Apr 9, 2013

In Public Interest

Obviously, the honourable High Court has given the state government a large benefit of doubt in entertaining the possibility of mutton being sold under categories at designated rates in Kashmir. But the bench cannot be faulted for following logical procedures in addressing a public issue, and has therefore correctly first sought answers from the administration on several counts. The government’s formal response is necessary for the record to enable the Court to rule according to a stated factual position – provided officials involved do not obfuscate the issue in usual bureaucratic circumlocution. The High Court’s directives to the divisional commissioner Kashmir and the head of the Consumer Affairs and Public Distribution (CAPD) department have come over a public interest petition seeking credible checks on food adulteration. Among the several queries raised by the HC are whether mutton is being categorised for sale in the market, and if so, whether the commodity is being sold at rates fixed according to category. This, by any standards, is an extravagant assumption to make. To assume that Kashmir’s government machinery involved in everyday public issues like price control, quality checks, food safety, drug standards etc follows systems devised around delivering public benefit is to presume utopia. For the best part, the government machinery is propped on established structures of payoffs, nexus, and gratification, to the benefit of all concerned, except what is known as the general public.
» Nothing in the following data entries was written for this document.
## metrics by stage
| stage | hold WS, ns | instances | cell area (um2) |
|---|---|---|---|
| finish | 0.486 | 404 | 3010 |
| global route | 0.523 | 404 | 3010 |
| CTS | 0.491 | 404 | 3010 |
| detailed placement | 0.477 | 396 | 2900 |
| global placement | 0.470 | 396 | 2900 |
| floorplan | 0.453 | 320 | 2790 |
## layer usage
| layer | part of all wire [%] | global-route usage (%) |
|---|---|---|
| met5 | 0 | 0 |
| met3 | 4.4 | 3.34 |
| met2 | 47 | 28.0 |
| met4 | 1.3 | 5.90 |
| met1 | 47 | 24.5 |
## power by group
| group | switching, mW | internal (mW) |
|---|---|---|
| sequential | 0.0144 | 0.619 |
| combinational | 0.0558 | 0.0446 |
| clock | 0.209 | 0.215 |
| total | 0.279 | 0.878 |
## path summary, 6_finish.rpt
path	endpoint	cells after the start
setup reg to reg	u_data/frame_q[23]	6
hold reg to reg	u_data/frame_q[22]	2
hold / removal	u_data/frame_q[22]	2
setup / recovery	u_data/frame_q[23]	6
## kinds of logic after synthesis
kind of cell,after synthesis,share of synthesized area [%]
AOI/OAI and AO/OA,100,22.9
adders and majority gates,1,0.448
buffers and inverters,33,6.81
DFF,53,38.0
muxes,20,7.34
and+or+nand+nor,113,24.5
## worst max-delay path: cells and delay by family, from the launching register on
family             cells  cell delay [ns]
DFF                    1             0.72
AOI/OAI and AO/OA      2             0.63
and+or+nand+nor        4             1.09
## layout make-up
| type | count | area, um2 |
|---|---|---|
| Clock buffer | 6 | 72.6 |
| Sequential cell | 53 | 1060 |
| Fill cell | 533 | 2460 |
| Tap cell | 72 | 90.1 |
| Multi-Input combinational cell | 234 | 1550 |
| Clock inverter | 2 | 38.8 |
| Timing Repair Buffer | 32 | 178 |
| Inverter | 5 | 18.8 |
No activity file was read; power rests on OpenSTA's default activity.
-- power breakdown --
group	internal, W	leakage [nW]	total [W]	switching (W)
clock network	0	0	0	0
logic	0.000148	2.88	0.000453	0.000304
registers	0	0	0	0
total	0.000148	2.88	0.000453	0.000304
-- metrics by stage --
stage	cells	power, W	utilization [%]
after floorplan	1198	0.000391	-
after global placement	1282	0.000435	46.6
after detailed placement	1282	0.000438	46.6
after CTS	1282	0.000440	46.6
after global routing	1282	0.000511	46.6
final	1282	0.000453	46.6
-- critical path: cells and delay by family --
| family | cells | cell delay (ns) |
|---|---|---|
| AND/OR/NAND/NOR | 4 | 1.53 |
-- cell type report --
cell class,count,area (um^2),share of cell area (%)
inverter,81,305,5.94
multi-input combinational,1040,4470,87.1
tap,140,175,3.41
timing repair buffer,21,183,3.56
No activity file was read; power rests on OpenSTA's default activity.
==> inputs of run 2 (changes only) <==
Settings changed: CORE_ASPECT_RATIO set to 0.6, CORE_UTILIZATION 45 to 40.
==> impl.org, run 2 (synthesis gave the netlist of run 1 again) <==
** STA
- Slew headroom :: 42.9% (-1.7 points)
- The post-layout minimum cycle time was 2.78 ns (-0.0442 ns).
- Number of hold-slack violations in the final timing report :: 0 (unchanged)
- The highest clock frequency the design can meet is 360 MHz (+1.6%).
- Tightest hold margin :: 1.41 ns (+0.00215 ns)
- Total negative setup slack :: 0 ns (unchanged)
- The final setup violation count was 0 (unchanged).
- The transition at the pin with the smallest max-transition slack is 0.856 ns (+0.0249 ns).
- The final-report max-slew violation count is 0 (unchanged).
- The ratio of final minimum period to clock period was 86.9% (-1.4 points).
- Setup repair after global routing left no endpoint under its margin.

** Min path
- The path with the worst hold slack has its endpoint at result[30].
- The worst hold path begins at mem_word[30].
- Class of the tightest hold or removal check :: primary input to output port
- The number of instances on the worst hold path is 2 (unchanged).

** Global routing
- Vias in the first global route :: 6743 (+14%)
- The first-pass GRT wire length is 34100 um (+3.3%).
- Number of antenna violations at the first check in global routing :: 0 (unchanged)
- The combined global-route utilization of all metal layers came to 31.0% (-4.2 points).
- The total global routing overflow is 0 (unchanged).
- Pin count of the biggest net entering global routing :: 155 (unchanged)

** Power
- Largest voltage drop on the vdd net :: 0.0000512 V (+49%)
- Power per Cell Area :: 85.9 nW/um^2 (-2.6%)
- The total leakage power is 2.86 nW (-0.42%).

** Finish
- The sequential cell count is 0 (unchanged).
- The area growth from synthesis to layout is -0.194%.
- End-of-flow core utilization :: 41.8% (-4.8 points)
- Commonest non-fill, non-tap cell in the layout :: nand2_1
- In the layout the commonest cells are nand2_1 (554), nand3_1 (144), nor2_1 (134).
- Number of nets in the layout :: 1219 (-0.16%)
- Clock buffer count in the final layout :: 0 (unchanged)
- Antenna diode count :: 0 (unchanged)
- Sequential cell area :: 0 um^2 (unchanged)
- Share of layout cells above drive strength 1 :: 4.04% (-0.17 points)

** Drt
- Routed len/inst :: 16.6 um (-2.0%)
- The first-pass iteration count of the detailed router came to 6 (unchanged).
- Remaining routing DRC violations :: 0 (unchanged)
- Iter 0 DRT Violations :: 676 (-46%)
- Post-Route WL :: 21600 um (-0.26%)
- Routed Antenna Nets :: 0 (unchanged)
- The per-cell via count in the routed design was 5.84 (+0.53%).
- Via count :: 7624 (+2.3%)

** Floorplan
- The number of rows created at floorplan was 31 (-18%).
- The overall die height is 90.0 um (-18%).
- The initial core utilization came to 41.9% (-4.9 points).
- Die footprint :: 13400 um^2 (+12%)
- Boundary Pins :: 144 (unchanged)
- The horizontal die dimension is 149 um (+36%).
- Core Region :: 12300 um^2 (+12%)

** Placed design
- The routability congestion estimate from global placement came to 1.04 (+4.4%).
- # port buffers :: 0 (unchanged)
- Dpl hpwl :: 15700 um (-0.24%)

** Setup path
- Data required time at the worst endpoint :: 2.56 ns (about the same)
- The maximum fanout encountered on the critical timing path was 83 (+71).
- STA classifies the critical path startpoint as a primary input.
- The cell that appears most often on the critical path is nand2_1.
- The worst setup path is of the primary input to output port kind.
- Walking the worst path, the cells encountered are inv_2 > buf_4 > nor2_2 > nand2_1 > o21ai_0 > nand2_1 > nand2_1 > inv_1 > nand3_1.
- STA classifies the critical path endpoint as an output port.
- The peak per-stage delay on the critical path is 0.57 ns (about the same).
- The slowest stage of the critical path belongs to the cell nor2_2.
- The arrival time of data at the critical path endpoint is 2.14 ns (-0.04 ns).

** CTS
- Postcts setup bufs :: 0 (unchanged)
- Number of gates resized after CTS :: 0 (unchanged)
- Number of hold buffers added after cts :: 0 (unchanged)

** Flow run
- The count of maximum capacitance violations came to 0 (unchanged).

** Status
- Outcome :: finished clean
Institutions interested in streamlining administrative mechanisms for responsibility and accountability cannot be unaware of the roaring trade in duplicates, be it pharmaceuticals, electrical goods and components, automobile spares and packed food items. Recent reports of an extensively used antibiotic being supplied in sub-standard form are only the tip of the iceberg in the highly lucrative pharmaceutical trade. That this lethal business should have gone unchecked for so long is a commentary on the efficiency and probity of the state’s drug control authority, and an apt indicator of how other such government agencies work. As proved conclusively by the fate of a central report on massive milk adulteration in Kashmir, violators have powerful political patrons and can literally get away with murder. The courts could not have failed to notice that absolutely nothing has happened on the explosive milk adulteration report of over a year ago, even when some officer designated as the state’s food safety commissioner popped up at an opportune time to declare that identities of the adulterating dairy producers would be obtained from the Food Safety and Standards Authority of India which had conducted the tests. It is a widely known fact that figures at the very top of the state’s political spectrum have financial and partnership stakes in widely-selling milk brands. Ergo the hush-up. Ditto for mutton. It is not mere happenstance that retailers have been charging Rs 40 to Rs 70 extra per kg of the commodity over and above the supposedly government-fixed rate of Rs 280. Surely, it should not have fallen to the lot of the High Court to remind the government of having regular market checking squads to monitor the sale and rates of mutton and other commodities. Now that it has, it remains to be seen what move the mafia’s political patrons make.